[Extracted data entries]

:::::

`config.mk`:
```
export PLATFORM = sky130hd
export DESIGN_NAME = vsid_top
export DESIGN_NICKNAME = d
export VERILOG_FILES = /design/src/core/vsid_pkg.sv /design/src/core/vsid_top.sv /design/src/core/vsid_image_match.sv
export VERILOG_INCLUDE_DIRS = /design/src /design/src/core
export SDC_FILE = /design/constraint.sdc
export NUM_CORES = 1
export LEC_CHECK = 0
export ABC_AREA = 1
export BUFFER_PORTS_ARGS = -buffer_cell sky130_fd_sc_hd__buf_4
export CELL_PAD_IN_SITES_DETAIL_PLACEMENT = 1
export CELL_PAD_IN_SITES_GLOBAL_PLACEMENT = 1
export CORE_MARGIN = 4
export CORE_UTILIZATION = 47
export DETAILED_ROUTE_END_ITERATION = 8
export MAX_ROUTING_LAYER = met4
export PLACE_DENSITY = 0.85
export SLEW_MARGIN = 10
export SYNTH_ARGS = -nofsm -noshare
export SYNTH_HDL_FRONTEND = slang
export SYNTH_SLANG_ARGS = --single-unit
```
`constraint.sdc`:
```
create_clock -name clk_sys_i -period 4.2 [get_ports clk_sys_i]
set_clock_uncertainty 0.05 [all_clocks]
set_input_delay 0.42 -clock clk_sys_i [delete_from_list [all_inputs] [get_ports clk_sys_i]]
set_output_delay 0.42 -clock clk_sys_i [all_outputs]
set_load 0.02 [all_outputs]
```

:::::

• _Task goal_
Repeat the records above exactly as they appear.

• _Result_
`config.mk`:
```
export PLATFORM = sky130hd
export DESIGN_NAME = vsid_top
export DESIGN_NICKNAME = d
export VERILOG_FILES = /design/src/core/vsid_pkg.sv /design/src/core/vsid_top.sv /design/src/core/vsid_image_match.sv
export VERILOG_INCLUDE_DIRS = /design/src /design/src/core
export SDC_FILE = /design/constraint.sdc
export NUM_CORES = 1
export LEC_CHECK = 0
export ABC_AREA = 1
export BUFFER_PORTS_ARGS = -buffer_cell sky130_fd_sc_hd__buf_4
export CELL_PAD_IN_SITES_DETAIL_PLACEMENT = 1
export CELL_PAD_IN_SITES_GLOBAL_PLACEMENT = 1
export CORE_MARGIN = 4
export CORE_UTILIZATION = 47
export DETAILED_ROUTE_END_ITERATION = 8
export MAX_ROUTING_LAYER = met4
export PLACE_DENSITY = 0.85
export SLEW_MARGIN = 10
export SYNTH_ARGS = -nofsm -noshare
export SYNTH_HDL_FRONTEND = slang
export SYNTH_SLANG_ARGS = --single-unit
```
`constraint.sdc`:
```
create_clock -name clk_sys_i -period 4.2 [get_ports clk_sys_i]
set_clock_uncertainty 0.05 [all_clocks]
set_input_delay 0.42 -clock clk_sys_i [delete_from_list [all_inputs] [get_ports clk_sys_i]]
set_output_delay 0.42 -clock clk_sys_i [all_outputs]
set_load 0.02 [all_outputs]
```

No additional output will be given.